• [YOUR GOAL]
Which of the lines in the data below contain the string "asynchronous"? Copy each of them.

+++ INPUT DATA +++

[src/rtl/gselect_predictor_param.sv]
// Gselect branch predictor: {low PC bits, speculative GHR} indexes a table of
// saturating counters; fetch predicts, the resolution unit trains and repairs history.
module gselect_predictor_param #(
  parameter int PC_W     = 8,
  parameter int PC_BITS  = 2,
  parameter int GHR_BITS = 2,
  parameter int CTR_W    = 2,
  parameter int CTR_INIT = 1,
  parameter int CNT_W    = 16,
  localparam int IDX_W   = PC_BITS + GHR_BITS
) (
  input  logic                clk,
  input  logic                reset,
  output logic                ready,
  input  logic                pred_valid,
  input  logic [PC_W-1:0]     pred_pc,
  output logic                pred_resp_valid,
  output logic                pred_taken,
  output logic [IDX_W-1:0]    pred_index,
  output logic [GHR_BITS-1:0] pred_ghr,
  input  logic                upd_valid,
  input  logic [IDX_W-1:0]    upd_index,
  input  logic [GHR_BITS-1:0] upd_ghr,
  input  logic                upd_taken,
  input  logic                upd_mispredict,
  output logic [GHR_BITS-1:0] ghr,
  output logic [CNT_W-1:0]    upd_count,
  output logic [CNT_W-1:0]    mispredict_count
);

  localparam int DEPTH = 1 << IDX_W;
  localparam logic [IDX_W-1:0] LAST_IDX   = IDX_W'(DEPTH - 1);
  localparam logic [CTR_W-1:0] CTR_MAX    = '1;
  localparam logic [CTR_W-1:0] CTR_INIT_V = CTR_W'(CTR_INIT);
  localparam logic [CNT_W-1:0] CNT_MAX    = '1;

  localparam logic STATE_INIT = 1'b0;
  localparam logic STATE_RUN  = 1'b1;

  logic                state;
  logic [IDX_W-1:0]    init_ptr;
  logic [CTR_W-1:0]    ctr_table [DEPTH];

  logic                pred_fire;
  logic                upd_fire;
  logic [IDX_W-1:0]    pred_idx;
  logic [CTR_W-1:0]    pred_ctr;
  logic                pred_dir;
  logic [CTR_W-1:0]    upd_old;
  logic [CTR_W-1:0]    upd_new;
  logic [GHR_BITS:0]   spec_ext;
  logic [GHR_BITS:0]   repair_ext;

  // Only the low PC bits take part in indexing; the rest are deliberately dropped.
  logic unused_pc_bits;
  assign unused_pc_bits = ^pred_pc;

  assign ready     = (state == STATE_RUN);
  assign pred_fire = pred_valid && ready;
  assign upd_fire  = upd_valid && ready;

  assign pred_idx = {pred_pc[PC_BITS-1:0], ghr};
  assign pred_ctr = ctr_table[pred_idx];
  assign pred_dir = pred_ctr[CTR_W-1];
  assign upd_old  = ctr_table[upd_index];

  // Shifting through a one-bit-wider vector keeps GHR_BITS=1 legal without special cases.
  assign spec_ext   = {ghr, pred_dir};
  assign repair_ext = {upd_ghr, upd_taken};

  always_comb begin
    upd_new = upd_old;
    if (upd_taken && (upd_old != CTR_MAX)) begin
      upd_new = upd_old + 1'b1;
    end else if (!upd_taken && (upd_old != '0)) begin
      upd_new = upd_old - 1'b1;
    end
  end

  // Table has no reset; the INIT walk fills it, and the predict read sees pre-write data.
  always_ff @(posedge clk) begin
    if (state == STATE_INIT) begin
      ctr_table[init_ptr] <= CTR_INIT_V;
    end else if (upd_fire) begin
      ctr_table[upd_index] <= upd_new;
    end
  end

  always_ff @(posedge clk or posedge reset) begin
    if (reset) begin
      state            <= STATE_INIT;
      init_ptr         <= '0;
      ghr              <= '0;
      pred_resp_valid  <= 1'b0;
      pred_taken       <= 1'b0;
      pred_index       <= '0;
      pred_ghr         <= '0;
      upd_count        <= '0;
      mispredict_count <= '0;
    end else begin
      pred_resp_valid <= pred_fire;

      if (state == STATE_INIT) begin
        init_ptr <= init_ptr + 1'b1;
        if (init_ptr == LAST_IDX) begin
          state <= STATE_RUN;
        end
      end

      if (pred_fire) begin
        pred_taken <= pred_dir;
        pred_index <= pred_idx;
        pred_ghr   <= ghr;
      end

      // A resolved mispredict overrides any speculative shift from this cycle.
      if (upd_fire && upd_mispredict) begin
        ghr <= repair_ext[GHR_BITS-1:0];
      end else if (pred_fire) begin
        ghr <= spec_ext[GHR_BITS-1:0];
      end

      if (upd_fire) begin
        if (upd_count != CNT_MAX) begin
          upd_count <= upd_count + 1'b1;
        end
        if (upd_mispredict && (mispredict_count != CNT_MAX)) begin
          mispredict_count <= mispredict_count + 1'b1;
        end
      end
    end
  end

endmodule

[config.mk]
export PLATFORM = sky130hd
export DESIGN_NAME = gselect_predictor_param
export DESIGN_NICKNAME = d
export VERILOG_FILES = /design/src/rtl/gselect_predictor_param.sv
export SDC_FILE = /design/constraint.sdc
export NUM_CORES = 1
export LEC_CHECK = 0
export BUFFER_PORTS_ARGS = -buffer_cell sky130_fd_sc_hd__buf_2
export CORE_MARGIN = 2
export CORE_UTILIZATION = 40
export DETAILED_ROUTE_END_ITERATION = 10
export PLACE_DENSITY_LB_ADDON = 0.12
export SYNTH_ARGS = -nofsm -noshare
export SYNTH_HDL_FRONTEND = slang
export SYNTH_SLANG_ARGS = --single-unit
[constraint.sdc]
create_clock -name clk -period 7.5 [get_ports clk]
set_input_delay 0.375 -clock clk [delete_from_list [all_inputs] [get_ports clk]]
set_output_delay 0.375 -clock clk [all_outputs]
set_load 0.02 [all_outputs]
==> results of run 1 <==
-- cell usage in the layout, fill, tap and decap left out, types with 7 or more instances in the layout --
| master | netlist | final |
|---|---|---|
| nand3_1 | 10 | 10 |
| xor2_1 | 22 | 22 |
| dfrtp_1 | 45 | 45 |
| edfxtp_1 | 32 | 32 |
| clkbuf_8 | 3 | 9 |
| buf_2 | 2 | 55 |
| a21oi_1 | 8 | 8 |
| nor3_1 | 12 | 12 |
| mux2_2 | 8 | 8 |
| nor2_1 | 28 | 28 |
| nand4_1 | 9 | 9 |
| and3_1 | 8 | 8 |
| mux4_1 | 7 | 7 |
| nand2_1 | 23 | 23 |
| xnor2_1 | 10 | 10 |
-- power breakdown --
part / switching, mW / leakage [nW] / internal (mW)
clock: 0.154 / 0.0760 / 0.121
combinational: 0.127 / 0.939 / 0.0831
sequential: 0.0519 / 0.866 / 0.486
total: 0.333 / 1.88 / 0.690
-- state kept, by name (all words and copies together), names as in the netlist --
name              count
pred_taken            1
mispredict_count     16
init_ptr              4
ctr_table            32
upd_count            16
ghr                   2
ready                 1
pred_index            4
pred_resp_valid       1
-- through the flow --
stage	util (%)	setup WS, ns
after detailed placement	44.7	4.17
after floorplan	-	4.02
final	46.5	4.52
after CTS	46.5	4.51
after global placement	44.7	4.22
after global routing	46.5	4.32
-- worst register-to-register path, stage by stage, from the launching register on --
cell      delay (ns)
edfxtp_1        0.36
mux4_1          0.54
mux4_2          0.52
inv_1           0.08
ha_1            0.16
mux2i_1         0.13
o311ai_2        0.83
-- layer usage --
layer,track usage (%),wire length [um],vias to the layer above
li1,-,-,1223
met1,20.4,3550,1242
met2,25.9,3780,47
met3,2.76,224,6
met4,5.61,74,0
met5,0,0,-
-- cell type report --
class / count / area [um^2] / share of cell area [%]
Timing Repair Buffer: 55 / 275 / 6.43
Clock buffer: 11 / 131 / 3.07
Sequential cell: 77 / 2090 / 48.8
Clock inverter: 5 / 36.3 / 0.848
Tap cell: 111 / 139 / 3.25
Multi-Input combinational cell: 205 / 1580 / 37.0
Inverter: 7 / 26.3 / 0.614
-- final timing paths --
kind	to	slack, ns
max	ctr_table[5][1]	4.52
max reg2reg	ctr_table[5][1]	4.55
max in group asynchronous	init_ptr[3]	6.68
min in group clk	ghr[1]	0.25
min	upd_count[14]	0.24
min reg2reg	mispredict_count[15]	0.50
-- cell families (layout without fill, tap and decap cells) --
family	after synthesis	count (layout)	share of synthesized area [%]
adder cells (fa/ha/maj)	5	5	1.65
multiplexers	23	23	11.0
flip-flops	77	77	55.1
AO/OA/AOI/OAI	32	32	6.28
XOR/XNOR	32	32	7.40
AND/OR/NAND/NOR	113	113	15.2
buffers and inverters	20	78	3.24
==> metrics.yaml, run 1 <==
numClockSinks: 77
cts_tree: "yes"
period_needed_ns: 2.98
slew_viol_final: 0
cp-start-kind: "input port"
crit_buf_inv: 2
slowest_delay_ns: 0.83
yosysWarnings: 0
synth_cell_types: 53
cp-end-kind: "register"
drtPass1Iterations: 4
drtAntennaViolNets: 0
drc: 0
hold_viol: 0
setup_tns_ns: 0
stdcell_count: 471
routed_wl_mm: 7.64
nets: 380
grt_pass1_vias: 2420
grt_antenna_before_repair: 0
rsz0062_at_grt: "no"
die_x_um: 101
crit_slowest_cell: "o311ai_2"
cts_setup_buffers: 0
ios: 63
clock_latency_ns: 0.34
worst_clock_skew_ns: 0.0103
dieArea_um2: 10300
synth_edf_count: 32
path_depth: 7
arrival_ns: 2.98
fp.dieH_um: 101
syn_avg_cell_area_um2: 12.5
start_util_pct: 41.2
syn_nets: 327
critPathKind: "input port to register"
n_fill_cell: 834
cts_hold_buffers: 0
cellLeakagePower_nw: 1.88
setup_viol: 0
grt_max_degree: 46
r2r-start: "ctr_table[5][0]"
gp_congestion: 0.750
final_cell_area_um2: 4280
core_area_um2: 9200
area_growth_pct: 13.0
timing.final.crit_share_pct: 39.7
port_buffers: 55
seq_area_frac_synth_pct: 55.1
async_flop_share_pct: 58.4
synth_ff_type: "dfrtp_1"
num_rows: 35
grt_pass1_wl_mm: 12.2
placed_cells: 455
tightest_slew_ns: 0.934
power_mw: 1.02
synth.most_common_cell: "dfrtp_1"
p_per_area_nw_per_um2: 239
synth_area_um2: 3780
clk_pin_slew_ns: 0.08
drt-initial-drc-count: 91
yosysTopAreaCell: "dfrtp_1"
outcome: "finished, final reports clean"
vdd_drop_max_v: 0.0000901
cp_top_family: "multiplexers"
max_freq_mhz: 336
placed_area_um2: 4110
cp.required_ns: 7.51
hold_path_class: "input port to asynchronous set/reset pin"
synth_top_area_share_pct: 29.8
diodes: 0
reg2reg_depth: 6
relSlewSlack_pct: 37.6
maxCapViolCount: 0
grtUsageTotal_pct: 15.5
cts_resized: 0
routed_via_density: 5.35
cts_buffers: 9
cts_root_buf: "clkbuf_8"
setup.worst_path.start: "upd_index[2]"
drive_gt1_share_pct: 24.7
cts_max_level: 3
wl_per_cell_um: 16.2
crit_fanout: 16
synthTopCellsByCount: "45 x dfrtp_1, 32 x edfxtp_1, 28 x nor2_1"
cts_buffer_depth: 2
path_cells: "buf_2 > mux4_1 > mux4_2 > inv_1 > ha_1 > mux2i_1 > o311ai_2"
whs_ns: 0.238
vias: 2518
grt_overflow: 0
dp_hpwl_mm: 5.51
synthTopCellsByArea: "dfrtp_1 30%, edfxtp_1 25%, xor2_1 5.1%, mux4_1 4.9%, mux4_2 3.0%"
synthCells: 302
ys_ff_latch: 77
No activity file was read; power rests on OpenSTA's default activity.
==> run 2, diff against run 1 <==
Settings changed: ABC_AREA set to 1.
Clock period 7.5 ns to 2.51 ns, I/O delays scaled along.
==> metrics.yaml, run 2 <==
async_flop_share_pct: 58.4  # unchanged
crit_slowest_cell: "edfxtp_1"
yosysWarnings: 0  # unchanged
cts_resized: 0  # unchanged
rsz0062_at_grt: "no"
cts_hold_buffers: 0  # unchanged
wl_met2_mm: 4.06  # +7.2%
diodes: 0  # unchanged
synthSimpleGateAreaFrac_pct: 27.4  # +12 points
setup.worst_path.start: "ctr_table[14][0]"
reg2reg_depth: 12  # +6
clock_latency_ns: 0.35  # about the same
fin_util_pct: 47.4  # +0.91 points
cp-end-kind: "register"
die_x_um: 105  # +3.8%
cp.required_ns: 2.59  # -4.92 ns
worst_clock_skew_ns: 0.00773  # -0.00256 ns
clk_pin_slew_ns: 0.08  # about the same
routed_wl_mm: 9.01  # +18%
synth_fa_ha_area_share_pct: 1.53  # -0.12 points
drive_gt1_share_pct: 17.1  # -7.6 points
slew_viol_final: 0  # unchanged
grtUsageTotal_pct: 17.2  # +1.7 points
drtPass1Iterations: 4  # unchanged
layout_common_cells: "129 x nand2_1, 58 x inv_1, 55 x nor2_1, 55 x buf_2, 48 x nand3_1"
drc: 0  # unchanged
synthTopCellsByCount: "129 x nand2_1, 59 x inv_1, 55 x nor2_1"
grt_pass1_wl_mm: 15.2  # +25%
vias: 3244  # +29%
layout_commonest_cell: "nand2_1"
ios: 63  # unchanged
synth_top_family_by_area: "simple AND/OR/NAND/NOR gates"
power.share.clock_pct: 29.0  # +2.1 points
synth_top_area_share_pct: 27.6  # -2.2 points
synth_compound_area_share_pct: 6.25  # -0.035 points
port_buffers: 55  # unchanged
drt-initial-drc-count: 141  # +55%
routed_via_density: 4.75  # -11%
hold_viol: 8  # +8
num_rows: 36  # +2.9%
largest_register_ffs: 32  # unchanged
synthCells: 488  # +62%
ys_ff_latch: 77  # unchanged
area_growth_pct: 14.5
setup_viol: 0  # unchanged
core_area_um2: 9860  # +7.3%
n_fill_cell: 983  # +18%
synthXorXnorAreaFrac_pct: 6.00  # -1.4 points
grt_max_degree: 46  # unchanged
seq_area_frac_synth_pct: 51.1  # -4.1 points
synth_edf_count: 32  # unchanged
synth_ff_type: "dfrtp_1"
route.top_layer_used: "met4"
place_ws_ns: 0.296  # -3.87 ns
p_comb_share_pct: 22.4  # +1.8 points
hold_path_class: "input port to asynchronous set/reset pin"
cts_tree: "yes"
drtAntennaViolNets: 0  # unchanged
timing.final.ws_setup_ns: 0.521  # -4.00 ns
path_cells: "nor2_1 > nor2_1 > o21ai_0 > nand3_1 > nand3_1 > nand2_1 > ha_1 > nor2_1 > nand2_1 > nand2_1 > a21oi_1 > buf_4"
cts_setup_buffers: 0  # unchanged
met3WireLength_um: 377  # +68%
p_sw_mw: 1.09  # +230%
swShare_pct: 33.1  # +0.52 points
synth_area_um2: 4090  # +8.0%
p_int_mw: 2.22  # +220%
p_per_area_nw_per_um2: 708  # +200%
grt_pass1_vias: 3159  # +31%
seqPwrFrac_pct: 48.6  # -4.0 points
wl_per_cell_um: 13.2  # -19%
grt_overflow: 0  # unchanged
cts_root_buf: "clkbuf_8"
timing.final.crit_share_pct: 79.2
vdd_drop_max_v: 0.000355  # +290%
dp_hpwl_mm: 6.52  # +18%
grt_antenna_before_repair: 0  # unchanged
fp.dieH_um: 105  # +3.8%
cp-start-kind: "register"
crit_fanout: 16  # unchanged
max_freq_mhz: 503
period_needed_ns: 1.99
whs_ns: -0.0144  # -0.252 ns
cts_buffer_depth: 2  # unchanged
reg.largest.list: "ctr_table (32), mispredict_count (16), upd_count (16)"
relSlewSlack_pct: 34.8  # -2.8 points
setup_tns_ns: 0  # unchanged
violations: "negative hold slack"
dieArea_um2: 11000  # +7.6%
syn_avg_cell_area_um2: 8.37  # -33%
arrival_ns: 2.07  # -0.91 ns
synth.most_common_cell: "nand2_1"
synth_cell_types: 32  # -40%
cts_buffers: 9  # unchanged
gp_congestion: 0.804  # +7.3%
cts_max_level: 3  # unchanged
numClockSinks: 77  # unchanged
maxCapViolCount: 0  # unchanged
slowest_delay_ns: 0.37  # -0.46 ns
synth_mux_area_share_pct: 0  # -11 points
nets: 570  # +50%
outcome: "finished with violations"
largest_register: "ctr_table"
start_util_pct: 41.4  # +0.27 points
syn_nets: 513  # +57%
yosysTopAreaCell: "dfrtp_1"
tightest_slew_ns: 0.976  # +0.0418 ns
r2r-start: "ctr_table[14][0]"
synthTopCellsByArea: "dfrtp_1 28%, edfxtp_1 24%, nand2_1 12%, nand3_1 5.9%, inv_1 5.4%"
cellLeakagePower_nw: 2.22  # +18%
wl_met1_mm: 4.48  # +26%
critPathKind: "register to register"
## run 2: cell count changes in the layout (fill, tap and decap cells not counted), moves of 9 or more
cell / previous run / this run
nand2_1: 23 / 129
inv_1: 6 / 58
nand3_1: 10 / 48
nor2_1: 28 / 55
o21ai_0: 3 / 22
o211ai_1: 0 / 9
## run 2: worst paths after layout
| path | end | slack, ns |
|---|---|---|
| min in group clk | ghr[1] | 0.02 |
| max in group asynchronous | mispredict_count[14] | 1.91 |
| worst max register to register | ctr_table[3][1] | 0.52 |
| worst min-delay path | upd_count[1] | -0.01 |
| worst max-delay path | ctr_table[3][1] | 0.52 |
| worst min register to register | pred_taken | 0.48 |
## run 2: cell families (layout without fill, tap and decap cells)
family                     after synthesis  count (layout)
AOI/OAI and AO/OA                       44              44
xor gates and xnor gates                28              28
adders and majority gates                5               5
buffers and inverters                   75             137
DFF                                     77              77
and+or+nand+nor                        259             259
## run 2: per-stage QoR
step	std cells	total power [mW]	cell area, um^2
after floorplan	488	2.14	4090
after global placement	667	2.37	4480
after detailed placement	667	2.38	4480
after CTS	683	3.36	4680
after global routing	683	3.50	4680
final	683	3.31	4680
## run 2: worst max-delay path: cells and delay by family (launching register included)
family / cells / cell delay, ns
adder cells (fa/ha/maj): 1 / 0.21
flip-flops: 1 / 0.37
buffers and inverters: 1 / 0.20
AO/OA/AOI/OAI: 2 / 0.12
AND/OR/NAND/NOR: 8 / 0.84
## run 2: cell type report
| type | count | area, um^2 | area share [%] |
|---|---|---|---|
| tap | 133 | 166 | 3.56 |
| sequential | 77 | 2090 | 44.6 |
| timing repair buffer | 59 | 305 | 6.53 |
| clock buffer | 12 | 155 | 3.32 |
| inverter | 62 | 235 | 5.03 |
| clock inverter | 4 | 46.3 | 0.990 |
| multi-input combinational | 336 | 1680 | 36.0 |
## run 2: routing by layer
metal,global-route usage (%),up-vias
li1,-,1674
met1,24.5,1501
met2,25.9,61
met3,2.68,8
met4,7.43,0
met5,0,-
## run 2: power by group through the flow
stage / combinational [mW] / clock, mW / sequential, mW
after floorplan: 0.393 / 0 / 1.75
after global placement: 0.735 / 0 / 1.63
after detailed placement: 0.751 / 0 / 1.63
after CTS: 0.753 / 0.995 / 1.61
after global routing: 0.825 / 1.04 / 1.63
final: 0.741 / 0.962 / 1.61
==> run 3, diff against run 2 <==
Clock period 2.51 ns to 1.7 ns, I/O delays scaled along.
==> metrics.yaml, run 3 (synthesized netlist as in run 2, its figures left out) <==
timing.final.crit_share_pct: 114  # +35 points
drtAntennaViolNets: 0  # unchanged
grtUsageTotal_pct: 18.5  # +1.3 points
cts_max_level: 3  # unchanged
numClockSinks: 77  # unchanged
r2r-start: "ctr_table[10][0]"
largest_register_ffs: 32  # unchanged
setup_viol: 32  # +32
routed_via_density: 4.87  # +2.6%
dp_hpwl_mm: 7.26  # +11%
cp-start-kind: "register"
routed_wl_mm: 10.0  # +11%
maxCapViolCount: 0  # unchanged
hold_viol: 0  # -8
nets: 634  # +11%
hp-start: "pred_pc[1]"
grt_pass1_wl_mm: 16.2  # +6.3%
drtPass1Iterations: 4  # unchanged
cp.required_ns: 1.78  # -0.81 ns
reg.largest.list: "ctr_table (32), mispredict_count (16), upd_count (16)"
fp.dieH_um: 105  # unchanged
dieArea_um2: 11000  # unchanged
ios: 63  # unchanged
timing.final.ws_setup_ns: -0.243  # -0.764 ns
wl_per_cell_um: 13.4  # +1.5%
place_ws_ns: -0.487  # -0.783 ns
p_per_area_nw_per_um2: 940  # +33%
cts_root_buf: "clkbuf_8"
drt-initial-drc-count: 165  # +17%
num_rows: 36  # unchanged
grt_pass1_vias: 3408  # +7.9%
clk_pin_slew_ns: 0.08  # about the same
grt_overflow: 0  # unchanged
cts_tree: "yes"
slew_viol_final: 0  # unchanged
layout_common_cells: "122 x nand2_1, 62 x buf_4, 55 x buf_2, 53 x inv_1, 45 x dfrtp_1"
outcome: "finished with violations"
drive_gt1_share_pct: 33.1  # +16 points
cts_buffers: 9  # unchanged
grt_antenna_before_repair: 0  # unchanged
cp-end-kind: "register"
arrival_ns: 2.03  # -0.04 ns
core_area_um2: 9860  # unchanged
cellLeakagePower_nw: 2.57  # +16%
diodes: 0  # unchanged
die_x_um: 105  # unchanged
vdd_drop_max_v: 0.000539  # +52%
tightest_slew_ns: 0.507  # -0.469 ns
final_cell_area_um2: 5410  # +16%
critPathKind: "register to register"
hold_path_class: "input port to register"
gp_congestion: 0.841  # +4.6%
crit_fanout: 8  # -8
rsz0062_at_grt: "yes"
grt_max_degree: 24  # -48%
setup.worst_path.start: "ctr_table[10][0]"
start_util_pct: 41.4  # unchanged
cts_buffer_depth: 2  # unchanged
period_needed_ns: 1.94  # -0.0457 ns
placed_area_um2: 4890  # +9.1%
setup_tns_ns: -7.63  # -7.63 ns
vias: 3639  # +12%
drc: 0  # unchanged
area_growth_pct: 32.3
worst_clock_skew_ns: 0.00925  # +0.00151 ns
relSlewSlack_pct: 66.1  # +31 points
max_freq_mhz: 515  # +2.4%
port_buffers: 55  # unchanged
layout_commonest_cell: "nand2_1"
largest_register: "ctr_table"
violations: "negative setup slack"
clock_latency_ns: 0.35  # about the same
==> run 3: report_power, final <==
group / switching [mW] / internal, mW
combinational: 0.852 / 0.560
clock: 0.701 / 0.618
sequential: 0.212 / 2.14
==> run 3: final timing paths <==
check                      depth (start not counted)                to  slack (ns)
min in group asynchronous                          3      upd_count[9]        0.30
max in group asynchronous                          4     pred_index[3]        0.82
hold reg to reg                                    2        pred_taken        0.49
setup / recovery                                  13  ctr_table[14][0]       -0.24
hold / removal                                     3     pred_index[3]        0.03
setup reg to reg                                  13  ctr_table[14][0]       -0.24
==> run 3: repair_timing <==
item	in CTS	in global routing
setup buffers	4	7
setup endpoints to repair	43	74
pin swaps	18	15
cloned	1	1
hold buffers	2	0
hold endpoints to repair	22	0
gates resized for setup	38	25
==> run 3: metal layers <==
layer  track usage [%]  share of wire [%]  vias up  wire (um)
li1                  -                  -     1820          -
met1              24.3                 46     1716       4590
met2              30.1                 48       90       4800
met3              3.87                4.5       13        455
met4              6.86                1.6        0        158
met5                 0                  0        -          0
==> run 3: worst max-delay path: stages (launching register included) <==
cell and delay (ns):
edfxtp_1 0.39, nor2_1 0.13, nor2_1 0.06, o21ai_1 0.09, nand3_1 0.12, nand3_2 0.15, nand2_4 0.09, inv_4 0.06
ha_4 0.14, nor2_4 0.05, nor2_4 0.14, inv_2 0.06, nand3_4 0.08, nand3_4 0.12
==> run 3: layout make-up <==
cell class	instances	area, um^2
fill	940	4460
sequential	77	2090
multi-input combinational	338	1930
clock inverter	5	32.5
clock buffer	11	153
tap	133	166
timing repair buffer	121	801
inverter	62	238
==> run 3: through the flow <==
stage | utilization (%) | hold WS [ns] | instances | total power [mW]
after floorplan | - | 0.233 | 488 | 3.17
after global placement | 49.5 | 0.141 | 717 | 3.65
after detailed placement | 49.5 | 0.143 | 717 | 3.67
after CTS | 53.5 | 0.0349 | 740 | 5.09
after global routing | 54.8 | 0.0635 | 747 | 5.38
final | 54.8 | 0.0321 | 747 | 5.08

+++

• [EXERCISE RESPONSE]
max in group asynchronous	init_ptr[3]	6.68
hold_path_class: "input port to asynchronous set/reset pin"
hold_path_class: "input port to asynchronous set/reset pin"
| max in group asynchronous | mispredict_count[14] | 1.91 |
min in group asynchronous                          3      upd_count[9]        0.30
max in group asynchronous                          4     pred_index[3]        0.82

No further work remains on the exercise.